If you’ve worked anywhere for any substantial period of time, your workplace becomes your second family. I for one would much rather make my own coffee at home, have the holiday party at the office, stamp my own mail and find creative solutions rather than hiring a contractor than have to come to work minus a person that was in the trenches with me.

3rd Parties

Every time I get an email, a meeting request or conference call dial-in info regarding a third party application orsolution it makes me cringe.

The products these third parties develop are often times very solid. It’s the third party thing I have a problem with. They are never seamless. Sometimes it’s the overall look-and-feel, sometimes it’s the administrative console and most of the time it’s a user-end issue.

A visitor to a website should only have to create one account to get through any registration-required point of entry.

Companies really need to make the investment in internal development.

Christopher Kimball’s Op-Ed and the Future of Online Publishing

I’m a very food-obsessed person, so I’ve been following the news of Conde Nast shutting down Gourmet very closely and monitoring the fallout and reaction from it. A few local chefs are devastated, and editor Ruth Reichl was set to make an appearance this Saturday at the Twin Cities Book Festival (appearance has since been canceled).

Yesterday, Christopher Kimball (Cook’s Illustrated publisher, America’s Test Kitchen host) had an op-ed in the New York Times, with an overriding theme of uncertainty as to whether a mass of (mostly-amateur) voices on the internet will be a catalyst for the fall of quality, expert journalism and publishing. The op-ed takes on the issue of paid content online, and how it’s necessary to ensure the experts who create this content are compensated to keep the content coming.

Personally, I think consumers get smarter every year. I think, while it may take a while, news and information consumers will realize they want to get the best information available, and they will probably be willing to pay the price. Think about iTunes – what if you could get the same song for free, but the audio just wasn’t quite as clear as the paid version. You would undoubtedly buy it. On another personal note, I don’t necessarily think it is within the right of network news organizations (like my own) to charge for content, considering the public service we provide, and the fact you can get our programming over the air with no premium cost (but that’s another discussion).

Anyway, here’s the three paragraphs (non-consecutive) I found most applicable, with a link to the full op-ed.

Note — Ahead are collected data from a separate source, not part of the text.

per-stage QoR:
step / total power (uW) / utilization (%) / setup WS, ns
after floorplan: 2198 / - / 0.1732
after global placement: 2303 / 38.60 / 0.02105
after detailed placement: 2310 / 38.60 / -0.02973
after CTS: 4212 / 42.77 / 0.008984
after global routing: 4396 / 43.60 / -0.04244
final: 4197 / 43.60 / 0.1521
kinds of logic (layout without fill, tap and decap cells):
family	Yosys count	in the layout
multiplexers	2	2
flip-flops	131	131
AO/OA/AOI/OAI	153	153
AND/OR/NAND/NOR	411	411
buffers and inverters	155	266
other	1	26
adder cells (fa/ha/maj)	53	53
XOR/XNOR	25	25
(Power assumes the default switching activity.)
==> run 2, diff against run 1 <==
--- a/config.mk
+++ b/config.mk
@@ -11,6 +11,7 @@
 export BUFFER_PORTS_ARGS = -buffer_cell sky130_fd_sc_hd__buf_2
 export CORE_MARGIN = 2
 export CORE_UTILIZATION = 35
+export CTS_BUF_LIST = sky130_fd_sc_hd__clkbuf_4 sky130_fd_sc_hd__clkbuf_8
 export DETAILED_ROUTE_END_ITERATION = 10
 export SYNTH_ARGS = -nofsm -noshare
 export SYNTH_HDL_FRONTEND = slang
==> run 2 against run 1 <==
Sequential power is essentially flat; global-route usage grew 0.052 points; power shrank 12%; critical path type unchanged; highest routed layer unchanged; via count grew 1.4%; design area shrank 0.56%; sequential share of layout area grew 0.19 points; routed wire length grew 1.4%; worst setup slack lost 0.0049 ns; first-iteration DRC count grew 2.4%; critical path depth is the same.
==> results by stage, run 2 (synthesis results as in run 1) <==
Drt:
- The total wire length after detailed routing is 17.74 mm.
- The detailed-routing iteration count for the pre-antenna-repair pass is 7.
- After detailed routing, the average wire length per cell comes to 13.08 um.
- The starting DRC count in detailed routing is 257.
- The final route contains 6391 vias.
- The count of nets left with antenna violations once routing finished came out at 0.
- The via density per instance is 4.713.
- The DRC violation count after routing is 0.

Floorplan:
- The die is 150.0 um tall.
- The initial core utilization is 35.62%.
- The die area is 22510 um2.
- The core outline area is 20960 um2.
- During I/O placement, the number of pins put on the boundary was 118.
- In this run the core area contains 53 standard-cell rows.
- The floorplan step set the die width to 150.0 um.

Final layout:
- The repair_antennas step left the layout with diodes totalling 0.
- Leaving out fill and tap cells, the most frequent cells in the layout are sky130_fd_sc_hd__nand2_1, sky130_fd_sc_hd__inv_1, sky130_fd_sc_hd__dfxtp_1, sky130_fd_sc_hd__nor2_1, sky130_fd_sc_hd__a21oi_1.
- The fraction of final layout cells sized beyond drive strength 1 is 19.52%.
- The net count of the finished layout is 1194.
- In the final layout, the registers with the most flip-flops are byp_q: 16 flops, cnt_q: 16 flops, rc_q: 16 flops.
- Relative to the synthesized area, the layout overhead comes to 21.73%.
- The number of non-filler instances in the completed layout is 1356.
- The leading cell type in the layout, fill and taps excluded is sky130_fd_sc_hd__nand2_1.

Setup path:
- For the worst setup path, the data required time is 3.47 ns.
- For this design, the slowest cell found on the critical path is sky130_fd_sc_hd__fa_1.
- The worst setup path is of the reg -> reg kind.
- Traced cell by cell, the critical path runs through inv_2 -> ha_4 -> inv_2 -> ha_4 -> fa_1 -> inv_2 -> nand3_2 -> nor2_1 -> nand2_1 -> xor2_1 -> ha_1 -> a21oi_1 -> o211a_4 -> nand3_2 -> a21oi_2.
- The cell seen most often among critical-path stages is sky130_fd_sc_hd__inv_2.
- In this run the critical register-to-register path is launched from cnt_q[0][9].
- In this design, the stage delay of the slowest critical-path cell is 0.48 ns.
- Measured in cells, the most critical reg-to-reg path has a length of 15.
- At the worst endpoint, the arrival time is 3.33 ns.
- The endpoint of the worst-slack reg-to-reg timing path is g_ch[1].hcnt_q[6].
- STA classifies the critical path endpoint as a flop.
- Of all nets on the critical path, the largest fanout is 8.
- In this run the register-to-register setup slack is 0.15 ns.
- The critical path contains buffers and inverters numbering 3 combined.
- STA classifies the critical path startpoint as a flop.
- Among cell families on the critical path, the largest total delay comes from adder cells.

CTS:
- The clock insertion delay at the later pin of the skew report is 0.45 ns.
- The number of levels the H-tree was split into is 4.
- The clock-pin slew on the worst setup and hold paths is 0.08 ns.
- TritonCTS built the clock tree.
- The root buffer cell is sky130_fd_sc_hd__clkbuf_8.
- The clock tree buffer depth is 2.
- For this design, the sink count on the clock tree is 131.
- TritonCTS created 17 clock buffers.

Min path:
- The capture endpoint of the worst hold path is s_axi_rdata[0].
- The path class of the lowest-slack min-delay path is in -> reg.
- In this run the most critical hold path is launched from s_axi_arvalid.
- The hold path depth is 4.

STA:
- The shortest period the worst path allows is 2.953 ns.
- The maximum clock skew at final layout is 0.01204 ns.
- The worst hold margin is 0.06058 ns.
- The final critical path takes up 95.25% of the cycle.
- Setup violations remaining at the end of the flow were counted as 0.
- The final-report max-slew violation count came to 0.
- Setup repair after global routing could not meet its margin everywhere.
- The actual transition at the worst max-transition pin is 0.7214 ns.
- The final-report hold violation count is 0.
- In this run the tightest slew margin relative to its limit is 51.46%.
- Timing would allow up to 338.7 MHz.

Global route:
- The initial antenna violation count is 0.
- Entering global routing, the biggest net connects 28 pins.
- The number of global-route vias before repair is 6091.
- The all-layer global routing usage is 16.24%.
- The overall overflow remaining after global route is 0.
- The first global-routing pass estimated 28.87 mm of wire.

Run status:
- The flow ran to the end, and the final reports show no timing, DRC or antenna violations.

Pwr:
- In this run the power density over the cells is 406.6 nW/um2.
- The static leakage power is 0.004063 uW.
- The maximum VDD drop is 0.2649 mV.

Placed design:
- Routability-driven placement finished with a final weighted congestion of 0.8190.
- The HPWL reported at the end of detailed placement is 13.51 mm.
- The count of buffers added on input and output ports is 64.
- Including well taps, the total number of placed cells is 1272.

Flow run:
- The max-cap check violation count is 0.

Now, 68 years after its founding, Gourmet has followed American Cookery, ending a long and masterful turn at the helm of the food publishing world. This, hard on the heels of the death of Julia Child in 2004, makes one tremulous about the future. Is American magazine publishing on the verge of being devoured by the democratic economics of the Internet? Has the media industry fully become an everyman’s playing field, without the need for credentials or paid membership? Or, to ask the questions that every media executive is really whispering, “Will I have a job next year?”

The shuttering of Gourmet reminds us that in a click-or-die advertising marketplace, one ruled by a million instant pundits, where an anonymous Twitter comment might be seen to pack more resonance and useful content than an article that reflects a lifetime of experience, experts are not created from the top down but from the bottom up. They can no longer be coronated; their voices have to be deemed essential to the lives of their customers. That leaves, I think, little room for the thoughtful, considered editorial with which Gourmet delighted its readers for almost seven decades.

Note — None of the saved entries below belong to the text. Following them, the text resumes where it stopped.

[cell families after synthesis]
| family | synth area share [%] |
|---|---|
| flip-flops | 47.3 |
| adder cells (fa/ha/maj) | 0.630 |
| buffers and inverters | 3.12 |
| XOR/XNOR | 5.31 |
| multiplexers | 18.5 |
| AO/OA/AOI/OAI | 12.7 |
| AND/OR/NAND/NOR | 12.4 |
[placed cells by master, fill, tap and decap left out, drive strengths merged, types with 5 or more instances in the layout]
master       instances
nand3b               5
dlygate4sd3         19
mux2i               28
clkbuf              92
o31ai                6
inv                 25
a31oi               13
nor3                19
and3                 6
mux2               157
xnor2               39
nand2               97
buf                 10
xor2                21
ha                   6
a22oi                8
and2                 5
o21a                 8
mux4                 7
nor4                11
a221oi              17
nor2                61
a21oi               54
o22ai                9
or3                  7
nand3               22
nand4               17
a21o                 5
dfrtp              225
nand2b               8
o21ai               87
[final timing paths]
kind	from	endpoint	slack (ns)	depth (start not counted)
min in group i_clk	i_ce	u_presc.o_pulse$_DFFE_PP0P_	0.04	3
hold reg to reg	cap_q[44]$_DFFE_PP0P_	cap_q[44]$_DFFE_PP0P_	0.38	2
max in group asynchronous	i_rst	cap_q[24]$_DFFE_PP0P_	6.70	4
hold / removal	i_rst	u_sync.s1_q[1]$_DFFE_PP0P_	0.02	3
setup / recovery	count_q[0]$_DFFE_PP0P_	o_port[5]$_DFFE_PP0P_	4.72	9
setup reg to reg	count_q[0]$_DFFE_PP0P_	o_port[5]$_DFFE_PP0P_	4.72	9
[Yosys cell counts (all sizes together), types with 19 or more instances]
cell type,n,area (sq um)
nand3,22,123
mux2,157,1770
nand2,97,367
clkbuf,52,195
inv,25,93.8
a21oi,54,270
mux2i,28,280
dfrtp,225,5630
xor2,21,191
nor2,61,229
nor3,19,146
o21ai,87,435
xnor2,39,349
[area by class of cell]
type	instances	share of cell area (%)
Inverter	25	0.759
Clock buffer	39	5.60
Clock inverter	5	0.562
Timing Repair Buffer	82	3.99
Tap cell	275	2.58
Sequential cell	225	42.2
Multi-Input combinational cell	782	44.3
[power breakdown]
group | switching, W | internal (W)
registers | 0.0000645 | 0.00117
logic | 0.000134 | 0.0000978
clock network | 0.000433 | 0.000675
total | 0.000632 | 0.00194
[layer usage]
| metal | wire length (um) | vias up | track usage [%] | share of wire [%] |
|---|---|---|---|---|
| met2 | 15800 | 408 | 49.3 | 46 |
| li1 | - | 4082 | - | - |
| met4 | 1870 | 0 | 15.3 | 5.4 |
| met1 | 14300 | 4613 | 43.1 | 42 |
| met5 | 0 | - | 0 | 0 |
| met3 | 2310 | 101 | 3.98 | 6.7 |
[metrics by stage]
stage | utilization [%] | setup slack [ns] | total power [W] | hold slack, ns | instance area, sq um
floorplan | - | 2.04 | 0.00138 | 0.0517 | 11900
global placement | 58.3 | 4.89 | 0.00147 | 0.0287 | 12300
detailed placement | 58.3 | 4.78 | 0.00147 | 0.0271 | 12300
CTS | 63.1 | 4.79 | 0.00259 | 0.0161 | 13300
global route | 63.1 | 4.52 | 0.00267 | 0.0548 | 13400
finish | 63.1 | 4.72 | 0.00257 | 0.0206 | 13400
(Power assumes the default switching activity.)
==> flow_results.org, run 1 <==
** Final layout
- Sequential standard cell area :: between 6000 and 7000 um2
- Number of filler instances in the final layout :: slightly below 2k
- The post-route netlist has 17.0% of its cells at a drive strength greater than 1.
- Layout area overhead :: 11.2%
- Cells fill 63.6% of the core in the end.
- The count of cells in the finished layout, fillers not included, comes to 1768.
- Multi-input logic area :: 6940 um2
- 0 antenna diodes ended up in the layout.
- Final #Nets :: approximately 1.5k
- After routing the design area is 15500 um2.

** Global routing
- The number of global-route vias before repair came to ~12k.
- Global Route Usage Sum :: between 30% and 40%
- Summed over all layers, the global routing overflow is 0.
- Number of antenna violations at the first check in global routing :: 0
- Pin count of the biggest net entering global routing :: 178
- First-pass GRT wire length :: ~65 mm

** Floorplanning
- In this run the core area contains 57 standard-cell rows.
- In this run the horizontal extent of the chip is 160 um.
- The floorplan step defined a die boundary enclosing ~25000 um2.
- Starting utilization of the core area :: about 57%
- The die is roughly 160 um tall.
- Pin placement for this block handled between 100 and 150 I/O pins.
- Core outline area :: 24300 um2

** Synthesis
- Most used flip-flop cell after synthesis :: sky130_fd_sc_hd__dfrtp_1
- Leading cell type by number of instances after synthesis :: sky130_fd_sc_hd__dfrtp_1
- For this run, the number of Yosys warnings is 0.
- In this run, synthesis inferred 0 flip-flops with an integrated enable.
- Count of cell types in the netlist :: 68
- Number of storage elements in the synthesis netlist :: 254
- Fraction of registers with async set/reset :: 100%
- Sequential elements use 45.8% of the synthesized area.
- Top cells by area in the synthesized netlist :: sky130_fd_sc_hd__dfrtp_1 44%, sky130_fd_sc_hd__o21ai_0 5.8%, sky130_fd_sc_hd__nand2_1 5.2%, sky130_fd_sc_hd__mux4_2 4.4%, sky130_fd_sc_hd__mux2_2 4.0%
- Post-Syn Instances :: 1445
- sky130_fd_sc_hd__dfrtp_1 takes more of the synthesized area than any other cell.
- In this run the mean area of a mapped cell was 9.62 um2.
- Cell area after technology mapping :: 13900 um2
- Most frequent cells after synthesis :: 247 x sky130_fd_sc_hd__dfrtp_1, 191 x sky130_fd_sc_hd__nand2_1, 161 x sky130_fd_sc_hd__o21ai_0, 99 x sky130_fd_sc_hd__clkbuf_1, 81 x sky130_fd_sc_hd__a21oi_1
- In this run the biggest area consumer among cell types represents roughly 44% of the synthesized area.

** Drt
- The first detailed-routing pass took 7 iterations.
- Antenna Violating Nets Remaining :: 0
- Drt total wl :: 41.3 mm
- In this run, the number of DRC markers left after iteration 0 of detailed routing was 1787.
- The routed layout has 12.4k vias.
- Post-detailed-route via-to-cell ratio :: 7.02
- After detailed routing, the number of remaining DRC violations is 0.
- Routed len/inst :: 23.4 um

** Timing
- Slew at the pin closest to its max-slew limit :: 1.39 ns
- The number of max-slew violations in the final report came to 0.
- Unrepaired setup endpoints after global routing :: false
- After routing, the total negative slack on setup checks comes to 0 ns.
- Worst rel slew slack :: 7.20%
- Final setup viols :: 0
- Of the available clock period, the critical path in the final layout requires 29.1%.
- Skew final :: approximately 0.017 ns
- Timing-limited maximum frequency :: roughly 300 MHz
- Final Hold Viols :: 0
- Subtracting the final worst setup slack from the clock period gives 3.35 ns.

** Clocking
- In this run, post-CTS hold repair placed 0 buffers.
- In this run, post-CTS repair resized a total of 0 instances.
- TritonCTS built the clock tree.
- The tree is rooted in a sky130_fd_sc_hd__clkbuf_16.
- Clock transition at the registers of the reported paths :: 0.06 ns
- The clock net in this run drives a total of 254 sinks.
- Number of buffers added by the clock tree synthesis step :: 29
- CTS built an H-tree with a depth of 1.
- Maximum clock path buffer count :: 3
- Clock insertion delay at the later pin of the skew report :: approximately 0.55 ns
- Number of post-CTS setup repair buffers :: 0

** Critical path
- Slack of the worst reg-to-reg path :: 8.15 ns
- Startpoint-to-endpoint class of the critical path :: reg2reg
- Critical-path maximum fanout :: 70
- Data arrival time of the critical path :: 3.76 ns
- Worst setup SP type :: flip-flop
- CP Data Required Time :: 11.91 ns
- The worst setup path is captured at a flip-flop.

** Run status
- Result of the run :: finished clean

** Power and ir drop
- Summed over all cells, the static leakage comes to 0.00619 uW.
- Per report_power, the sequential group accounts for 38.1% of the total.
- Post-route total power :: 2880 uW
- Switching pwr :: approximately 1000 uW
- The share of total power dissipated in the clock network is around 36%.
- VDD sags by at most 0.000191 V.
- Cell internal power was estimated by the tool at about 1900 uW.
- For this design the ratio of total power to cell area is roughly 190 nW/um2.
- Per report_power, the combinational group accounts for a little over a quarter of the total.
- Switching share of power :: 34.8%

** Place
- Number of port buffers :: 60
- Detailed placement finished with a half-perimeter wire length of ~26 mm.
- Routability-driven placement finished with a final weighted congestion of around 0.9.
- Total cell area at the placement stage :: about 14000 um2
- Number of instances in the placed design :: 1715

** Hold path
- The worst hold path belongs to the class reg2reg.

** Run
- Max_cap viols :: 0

To survive, those of us who believe that inexperience rarely leads to wisdom need to swim against the tide, better define our brands, prove our worth, ask to be paid for what we do, and refuse to climb aboard this ship of fools, the one where everyone has an equal voice. Google “broccoli casserole” and make the first recipe you find. I guarantee it will be disappointing. The world needs fewer opinions and more thoughtful expertise — the kind that comes from real experience, the hard-won blood-on-the-floor kind. I like my reporters, my pilots, my pundits, my doctors, my teachers and my cooking instructors to have graduated from the school of hard knocks.